The study cohort consisted of 79 patients with IBD, initiating biologic treatment with vedolizumab (n=42) or ustekinumab (n=37). Fifty-nine percent of patients had CD, 29% UC and 11% of the patients IBD-U (Table 1). The sex distribution was slightly skewed towards females (54%). Among the participants, 23 patients were categorized as non-responders at 6 months, while 56 (71%) were responders (Figure 1B). Average age and BMI were comparable between the groups. Non-responders had higher clinical scores at baseline (SCCAI) than responders (p < 0.001). Additionally, levels of fecal calprotectin tended to be higher in non-responders (1856) at baseline compared to responders (1149), with the trending towards statistical significance (p = 0.07).

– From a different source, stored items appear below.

Source: an optimization exercise on an open RTL-to-GDS flow (aim: small area, a short achievable clock period and few clock cycles per item). Production flows keep margins and buffers that such runs may drop.
RTL that was checked went through simulation tests only; none was proved equivalent to the original.
Power and IR drop assume default switching activity.

job 271:
==> flow/design.v (excerpt) <==
module lru_cache_table #(
  parameter int DEPTH = lct_pkg::DEPTH_DEFAULT
) (
  input  logic                        clk,
  input  logic                        rst,
  input  logic                        in_valid,
  output logic                        in_ready,
  input  logic [lct_pkg::CMD_W-1:0]   command,
  input  logic [lct_pkg::KEY_W-1:0]   key,
  input  logic [lct_pkg::VALUE_W-1:0] value,
  output logic                        out_valid,
  input  logic                        out_ready,
  output logic                        hit,
  output logic [lct_pkg::VALUE_W-1:0] read_data
);
make LEC_CHECK=0 CAP_MARGIN=20 CORE_MARGIN=2 CORE_UTILIZATION=65 CTS_CLUSTER_DIAMETER=110 CTS_CLUSTER_SIZE=24 SETUP_SLACK_MARGIN=2.2 SLEW_MARGIN=20 finish   # period 5.0 ns
run.sh (not shown) runs the stock make flow with config.mk's settings and CLKGATE_MAP_FILE= SYNTH_SCRIPT=/design/flow/synth_recipe.tcl, a recipe that flattens the netlist after the stock synthesis.
Testbench counts of job 271, summed over its fixed seeds: cycles 16,024, requests 16,000.
Relative to job 271, the following input files were edited for job 5762:
- SETUP_SLACK_MARGIN now 2.0, was 2.2
- CORE_UTILIZATION now 60, was 65
[summary]
Number of signal-net inverters in the final layout ends up lower on job 5762.
Job 5762 vs. job 271: final worst clock skew rose by 0.016 ns; met3 track demand over resource -1.3 points; synthesized instance count saw little to no change.
Job 5762 vs. job 271: total power density per cell area shows an increase of 0.30%, sequential cell area share shows an increase of 0.56 points.
Compared with job 271, job 5762 is the less power-hungry design.
Job 271 -> job 5762: multiplexer share of the synthesized area delta 0, exact match
Summary of job 5762 over job 271: internal power consumption fell 49 uW; effective utilization at floorplan shows a reduction of 4.6 points.
Inputs modified between job 5762 and job 4687:
- an added TNS_END_PERCENT of 40
- a change of SETUP_SLACK_MARGIN from 2.0 to 2.4
[summary]
Job 4687: done, clean on timing, DRC and antenna. Row portion of the clock cycle consumed by the worst path in the final layout: job 4687 lower / job 5762 higher. Job 5762 → job 4687: adder and majority cell fraction of the synthesized area about even, post-layout worst setup margin rose 0.082 ns, global-route wire length before repair rose 4.6%, signed area change from the synthesized netlist to the final layout rose 5.8 points, total length of routed met3 wires rose about 40%. Weighted congestion reported at the end of routability-driven placement grows by a few percent when moving from job 5762 to job 4687. Relative to job 5762, final-layout clock buffer total decreased by 8 in job 4687. Job 5762 → job 4687: number of global-route vias before repair climbed 764; pin count of the biggest net entering global routing has remained practically unchanged.
Edits applied to the flow inputs when going from job 4687 to job 5629:
- TNS_END_PERCENT: 40 -> unset
- CTS_CLUSTER_DIAMETER: 110 -> unset
- CTS_CLUSTER_SIZE: 24 -> unset
- SETUP_SLACK_MARGIN: 2.4 -> 2.5
Results
Looking at detailed router's first-iteration violation count across both flows, job 5629 is the weaker of the two, with job 4687 ahead.
When job 5629 is measured against job 4687, its wire length turns out about 11% higher.
Job 5629 ended with more fraction of power consumed by the clock network than job 4687.
Share of final layout cell area taken by non-clock buffers ends up higher on job 5629.
Diff job 4687 -> job 5629: post-route clock period utilization shrank by 2.0 points; leakage component of the power climbed 2.1 nW; power share of the sequential group has decreased; post-route non-filler standard cell count moved up.
Compared to job 4687, job 5629 has setup slack 0.10 ns higher.
Relative to job 5629, the following input files were edited for job 509:
- setting CTS_CLUSTER_SIZE to 24 for the first time
- setting CTS_CLUSTER_DIAMETER to 110 for the first time
- changing SETUP_SLACK_MARGIN from 2.5 to 2.4
Notes after the runs:
- In job 509 the required time at the worst-slack endpoint turned out 0.03 ns lower than in job 5629.
- When job 509 is set beside job 5629, its routed wire length on met2 turns out to be 4.1 mm smaller.
- Layout buffer count excluding clock buffers, job 509 vs job 5629: down by more than 10%
- Relative to job 5629, the first-iteration DRC count measured on job 509 has decreased by more than 10%.
- Job 509 — switching part of the total power 1.0 points higher, job 5629 as reference

---

== oak ==
Starting RTL as in the previous note.
==> flow/design.v (excerpt) <==
module lru_cache_table #(
  parameter int DEPTH = lct_pkg::DEPTH_DEFAULT
) (
  input  logic                        clk,
  input  logic                        rst,
  input  logic                        in_valid,
  output logic                        in_ready,
  input  logic [lct_pkg::CMD_W-1:0]   command,
  input  logic [lct_pkg::KEY_W-1:0]   key,
  input  logic [lct_pkg::VALUE_W-1:0] value,
  output logic                        out_valid,
  input  logic                        out_ready,
  output logic                        hit,
  output logic [lct_pkg::VALUE_W-1:0] read_data
);
  localparam int N  = DEPTH;
  localparam int IW = lct_pkg::addr_w(DEPTH);
  localparam int KW = lct_pkg::KEY_W;
  localparam int VW = lct_pkg::VALUE_W;
  logic                      req_v;
  logic [lct_pkg::CMD_W-1:0] req_cmd;
  logic [KW-1:0]             req_key;
  logic [VW-1:0]             req_val;
  logic [N-1:0]              req_m;     
  logic [KW-1:0] tk  [N];
  logic [IW-1:0] ptr [N];
  logic [N-1:0]  vld;
  logic [VW-1:0] sv  [N];
  logic [1:0]    rq_n;
  logic          rq_hit  [2];
  logic          rq_miss [2];
  logic [IW-1:0] rq_slot [2];
  logic          o_free;
  logic          rq_pop;
  logic          r_hit, r_miss;
  logic          go;
  logic [N:0]    ahead;     
  logic [N:0]    full;      
  logic          any;
  logic [N-1:0]  first;     
  logic [N-1:0]  hole;      
  logic [IW-1:0] hptr;
  logic [IW-1:0] wslot;
  logic          is_lk, is_ins, is_clr;
  logic          do_hit, do_ins, do_clr;
  logic [N-1:0]  rot;       
  logic [N-1:0]  eq;
  logic          eq_req;
  logic [N-1:0]  m_d;
  assign go       = req_v && !rq_n[1];
  assign in_ready = !req_v || !rq_n[1];
  assign o_free   = !out_valid || out_ready;
  assign rq_pop   = o_free && (rq_n != 2'd0);
  assign is_lk  = (req_cmd == lct_pkg::CMD_LOOKUP);
  assign is_ins = (req_cmd == lct_pkg::CMD_INSERT);
  assign is_clr = (req_cmd == lct_pkg::CMD_CLEAR);
  always_comb begin
    ahead[0] = 1'b0;
  ...
clock: 5.0 ns
lec_check: 0
cap_margin: 20
core_margin: 2
core_utilization: 60
cts_cluster_diameter: 110
cts_cluster_size: 24
setup_slack_margin: 2.3
slew_margin: 20
oak: all stages complete, timing, DRC and antenna checks passed
Testbench counts of oak, summed over its fixed seeds: cycles 16,024, requests 16,000.
The inputs of pine differ from those of oak as listed below.
Settings: a deleted CTS_CLUSTER_DIAMETER that had been 110; a change of SETUP_SLACK_MARGIN from 2.3 to 2.2; a deleted CTS_CLUSTER_SIZE that had been 24.
[summary]
Non-clock buffer count down 53 in pine wrt oak. In the metrics for oak and pine, the one carrying the lower final area is oak. Delta (pine minus oak): signed area change from the synthesized netlist to the final layout rose 2.7 points, number of cells on the worst reg-to-reg path shrank by 5, combinational power moved down, post-route worst setup slack lower. The cell with the largest stage delay on the worst path comes out sky130_fd_sc_hd__a2111oi_0 in one run and sky130_fd_sc_hd__or3b_4 in the other, namely in pine and oak respectively.
Input changes introduced in birch (baseline for comparison: pine):
Settings: setting CTS_CLUSTER_SIZE to 27 for the first time; setting CTS_CLUSTER_DIAMETER to 125 for the first time.
Notes after the runs:
Relative to pine, the power per unit of standard cell area of birch is lower by 12%. birch vs. pine: number of clock buffers in the layout went down by 70. When birch is measured against pine, its number of DRC markers after the initial detailed-route iteration turns out 7.2% higher. Critical path endpoint = sv[2][15]: birch; critical path endpoint = rq_slot[0][1]: pine. In birch, the clock period minus final worst setup slack came out 0.051 ns below the value in pine. Reported for birch and pine, remaining routing DRC violations turned out identical to the last digit. Cmp birch vs pine: endpoint required time on the critical path lower in birch. pine → birch: final standard cell count with taps included and fillers excluded went down, minimum setup slack in the final design went up, layout overhead on the synthesized area went down, sequential share of layout area went up.
The inputs of maple differ from those of birch as listed below.
Settings: a change of CTS_CLUSTER_DIAMETER from 125 to 110; a change of CTS_CLUSTER_SIZE from 27 to 24; an added PLACE_DENSITY of 0.72.
--- outcome ---
Via count: maple worse than birch. Net switching fraction of the power: birch vs maple, no meaningful difference. On sum of buffers and inverters on the critical path, the lower figure sits with birch, not maple. Changes observed in maple relative to birch: final critical-path share of the clock period now larger, detailed-route wire length on metal 1 lost about 3.4%, hold slack decreased by 0.018 ns relative to the old numbers. Going from birch to maple, count of mapped cells out of synthesis held steady, fmax dropped about 2.2%. Comparing birch and maple, the higher sequential share of layout area is on birch.
Relative to maple, the following input files were edited for cedar:
Settings: PLACE_DENSITY no longer set, was 0.72.
--- outcome ---
- cedar vs maple, count of cells resized by post-cts repair went up by 2.
- Summary of cedar over maple: count of plain and timing-repair buffers dropped about 15%; relative slew slack picked up an extra 14 points; via count dropped 2.1%; global routing usage on met2 picked up an extra 0.63 points.
- Relative to maple, the ratio of final minimum period to clock period of cedar is lower by 1.4 points.
- | clock skew | cedar vs maple | worse |

---

lru_cache_table, a different RTL version from the one above (not shown whole).
For scale: ~3000 cells after synthesis, ~89 I/O pins.
// lru_cache_table
module lru_cache_table #(
  parameter int DEPTH = lct_pkg::DEPTH_DEFAULT
) (
  input  logic                        clk,
  input  logic                        rst,
  input  logic                        in_valid,
  output logic                        in_ready,
  input  logic [lct_pkg::CMD_W-1:0]   command,
  input  logic [lct_pkg::KEY_W-1:0]   key,
  input  logic [lct_pkg::VALUE_W-1:0] value,
  output logic                        out_valid,
  input  logic                        out_ready,
  output logic                        hit,
  output logic [lct_pkg::VALUE_W-1:0] read_data
);
export LEC_CHECK = 0
export CAP_MARGIN = 20
export CORE_MARGIN = 2
export CORE_UTILIZATION = 60
export CTS_CLUSTER_DIAMETER = 110
export CTS_CLUSTER_SIZE = 24
export SETUP_SLACK_MARGIN = 2.2
export SLEW_MARGIN = 20
create_clock -name core_clock -period 5.0 [get_ports {clk}]
The first run went through all stages and came out clean.
Testbench counts at the start, summed over its fixed seeds: cycles 16,024, requests 16,000.
Next try:
SETUP_SLACK_MARGIN = 2.5   (was 2.2)
What happened: Cell count goes up by 4.9%. Worst setup slack gains 0.045 ns. Power increases by 1.8%. Routed wire length goes up by 12%. Die area stays the same.

---

## lane 1
The RTL this note starts from:
==> flow/design.v <==
package lct_pkg;
  localparam int DEPTH_DEFAULT = 16;
  localparam int CMD_W         = 2;
  localparam int KEY_W         = 16;
  localparam int VALUE_W       = 32;
  localparam logic [VALUE_W-1:0] MISS_WORD = 32'hBF80_0000;
  typedef enum logic [CMD_W-1:0] {
    CMD_LOOKUP = 2'd0,
    CMD_INSERT = 2'd1,
    CMD_CLEAR  = 2'd2
  } cmd_t;
  typedef struct packed {
    logic [KEY_W-1:0]   key;
    logic [VALUE_W-1:0] value;
  } entry_t;
  function automatic int addr_w(input int depth);
    addr_w = (depth > 1) ? $clog2(depth) : 1;
  endfunction
endpackage
module lct_ram #(
  parameter int DEPTH = lct_pkg::DEPTH_DEFAULT
) (
  input  logic                              clk,
  input  logic                              rd_en,
  input  logic [lct_pkg::addr_w(DEPTH)-1:0] rd_addr,
  output lct_pkg::entry_t                   rd_data,
  input  logic                              wr_en,
  input  logic [lct_pkg::addr_w(DEPTH)-1:0] wr_addr,
  input  lct_pkg::entry_t                   wr_data
);
  logic [lct_pkg::KEY_W+lct_pkg::VALUE_W-1:0] mem [0:DEPTH-1];
  always_ff @(posedge clk) begin
    if (wr_en) begin
      mem[wr_addr] <= wr_data;
    end
  end
  always_ff @(posedge clk) begin
    if (rd_en) begin
      rd_data <= mem[rd_addr];
    end
  end
endmodule
module lru_cache_table #(
  parameter int DEPTH = lct_pkg::DEPTH_DEFAULT
) (
  input  logic                        clk,
  input  logic                        rst,
  input  logic                        in_valid,
  output logic                        in_ready,
  input  logic [lct_pkg::CMD_W-1:0]   command,
  input  logic [lct_pkg::KEY_W-1:0]   key,
  input  logic [lct_pkg::VALUE_W-1:0] value,
  output logic                        out_valid,
  input  logic                        out_ready,
  output logic                        hit,
  output logic [lct_pkg::VALUE_W-1:0] read_data
);
  localparam int N  = DEPTH;
  localparam int IW = lct_pkg::addr_w(DEPTH);
  localparam int KW = lct_pkg::KEY_W;
  localparam int VW = lct_pkg::VALUE_W;
  logic                      req_v;
  logic [lct_pkg::CMD_W-1:0] req_cmd;
  logic [KW-1:0]             req_key;
  logic [VW-1:0]             req_val;
  logic [N-1:0]              req_m;     
  logic [KW-1:0] tk  [N];
  logic [IW-1:0] ptr [N];
  logic [N-1:0]  vld;
  logic [VW-1:0] sv  [N];
  logic [1:0]    rq_n;
  logic          rq_hit  [2];
  logic          rq_miss [2];
  logic [IW-1:0] rq_slot [2];
  logic          o_free;
  logic          rq_pop;
  logic          r_hit, r_miss;
  logic          go;
  logic [N:0]    ahead;     
  logic [N:0]    full;      
  logic          any;
  logic [N-1:0]  first;     
  logic [N-1:0]  hole;      
  logic [IW-1:0] hptr;
  logic [IW-1:0] wslot;
  logic          is_lk, is_ins, is_clr;
  logic          do_hit, do_ins, do_clr;
  logic [N-1:0]  rot;       
  logic [N-1:0]  eq;
  logic          eq_req;
  logic [N-1:0]  m_d;
  assign go       = req_v;
  assign o_free   = !out_valid || out_ready;
  assign rq_pop   = o_free && (rq_n != 2'd0);
  assign in_ready = req_v ? (!rq_n[1] && (rq_pop || (rq_n == 2'd0)))
                          : (!rq_n[1] || rq_pop);
  assign is_lk  = (req_cmd == lct_pkg::CMD_LOOKUP);
  assign is_ins = (req_cmd == lct_pkg::CMD_INSERT);
  assign is_clr = (req_cmd == lct_pkg::CMD_CLEAR);
  always_comb begin
    ahead[0] = 1'b0;
    full[0]  = 1'b1;
    for (int p = 0; p < N; p++) begin
      ahead[p+1] = ahead[p] || req_m[p];
      full[p+1]  = full[p] && vld[p];
    end
    any = ahead[N];
    for (int p = 0; p < N; p++) begin
      first[p] = req_m[p] && !ahead[p];
      hole[p]  = full[p] && (!vld[p] || (p == N - 1));
    end
    hptr  = '0;
    wslot = '0;
    for (int p = 0; p < N; p++) begin
      hptr  = hptr | ({IW{first[p]}} & ptr[p]);
      wslot = wslot | ({IW{hole[p]}} & ptr[p]);
    end
  end
  assign do_hit = go && is_lk && any;
  assign do_ins = go && is_ins;
  assign do_clr = go && is_clr && any;
  assign r_hit  = is_lk && any;
  assign r_miss = is_lk && !any;
  always_comb begin
    for (int p = 0; p < N; p++) begin
      rot[p] = (do_ins && full[p]) || (do_hit && !ahead[p]);
    end
  end
  always_comb begin
    for (int p = 0; p < N; p++) begin
      eq[p] = vld[p] && (tk[p] == key);
    end
    eq_req = (req_key == key);
    for (int p = 0; p < N; p++) begin
      if (rot[p]) begin
        m_d[p] = (p == 0) ? eq_req : eq[(p + N - 1) % N];
      end else begin
        m_d[p] = eq[p] && !(do_clr && first[p]);
      end
    end
  end
  always_ff @(posedge clk) begin
    if (rot[0]) begin
      tk[0] <= req_key;
    end
    for (int p = 1; p < N; p++) begin
      if (rot[p]) begin
        tk[p] <= tk[p-1];
      end
    end
  end
  always_ff @(posedge clk) begin
    if (rst) begin
      for (int p = 0; p < N; p++) begin
        ptr[p] <= IW'(p);
      end
    end else begin
      if (rot[0]) begin
        ptr[0] <= do_ins ? wslot : hptr;
      end
      for (int p = 1; p < N; p++) begin
        if (rot[p]) begin
          ptr[p] <= ptr[p-1];
        end
      end
    end
  end
  always_ff @(posedge clk) begin
    if (rst) begin
      vld <= '0;
    end else begin
      if (rot[0]) begin
        vld[0] <= 1'b1;
      end else if (do_clr && first[0]) begin
        vld[0] <= 1'b0;
      end
      for (int p = 1; p < N; p++) begin
        if (rot[p]) begin
          vld[p] <= vld[p-1];
        end else if (do_clr && first[p]) begin
          vld[p] <= 1'b0;
        end
      end
    end
  end
  always_ff @(posedge clk) begin
    for (int s = 0; s < N; s++) begin
      if (do_ins && (wslot == IW'(s))) begin
        sv[s] <= req_val;
      end
    end
  end
  always_ff @(posedge clk) begin
    req_cmd <= command;
    req_key <= key;
    req_val <= value;
    req_m   <= m_d;
  end
  always_ff @(posedge clk) begin
    if (rst) begin
      req_v     <= 1'b0;
      rq_n      <= 2'd0;
      out_valid <= 1'b0;
    end else begin
      req_v <= in_valid && in_ready;
      if (o_free) begin
        out_valid <= (rq_n != 2'd0);
      end
      rq_n <= rq_n + {1'b0, go} - {1'b0, rq_pop};
    end
  end
  always_ff @(posedge clk) begin
    if (rq_pop) begin
      rq_hit[0]  <= rq_hit[1];
      rq_miss[0] <= rq_miss[1];
      rq_slot[0] <= rq_slot[1];
    end
    if (go && (rq_n == (rq_pop ? 2'd1 : 2'd0))) begin
      rq_hit[0]  <= r_hit;
      rq_miss[0] <= r_miss;
      rq_slot[0] <= hptr;
    end
    if (go) begin
      rq_hit[1]  <= r_hit;
      rq_miss[1] <= r_miss;
      rq_slot[1] <= hptr;
    end
  end
  always_ff @(posedge clk) begin
    if (o_free) begin
      hit       <= rq_hit[0];
      read_data <= rq_hit[0] ? sv[rq_slot[0]] : (rq_miss[0] ? lct_pkg::MISS_WORD : '0);
    end
  end
endmodule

2. Baseline analyses of metagenomic and metabolomic data
2.1 Comparable baseline gut microbiome diversity and composition between responders and non-responders
We compared the gut microbiome between responders and non-responders at baseline, i.e. prior to the start of biologic treatment, to identify a possible microbiome signature that predicts response to biologics. We found no differences in baseline Shannon diversity between responders and non-responders (Mann-Whitney U test 0.56, Figure 2A), also when stratifying by biologic (ustekinumab p = 0.76, vedolizumab p = 0.64). No clustering in beta-diversity was observed between responders and non-responders in either the entire cohort or when stratified by biologic treatment, suggesting a comparable overall species composition (Figure 2B). When assessing the impact of responder status on the variance in microbial species composition through multivariable PERMANOVA, it did not explain a significant part of the variance (R2 = 0.008, p = 0.96). However, sequencing read depth (R2 = 0.025, p = <0.001), prior resections (R2 = 0.023, p = 0.002), and biologic (R2 = 0.023, p = 0.005) did contribute significantly to the composition variance. For pathways, responder status did not explain a significant portion of the variance as well, while antibiotic usage (R2 = 0.026, p = 0.047) and sequencing read depth (R2 = 0.032, p = 0.014) were found to have significant effects. This suggests that at baseline there is no distinction in the functional abilities of the gut microbiome between responders and non-responders, however the use of antibiotics does seem to affect the metabolic potential of the gut microbiome.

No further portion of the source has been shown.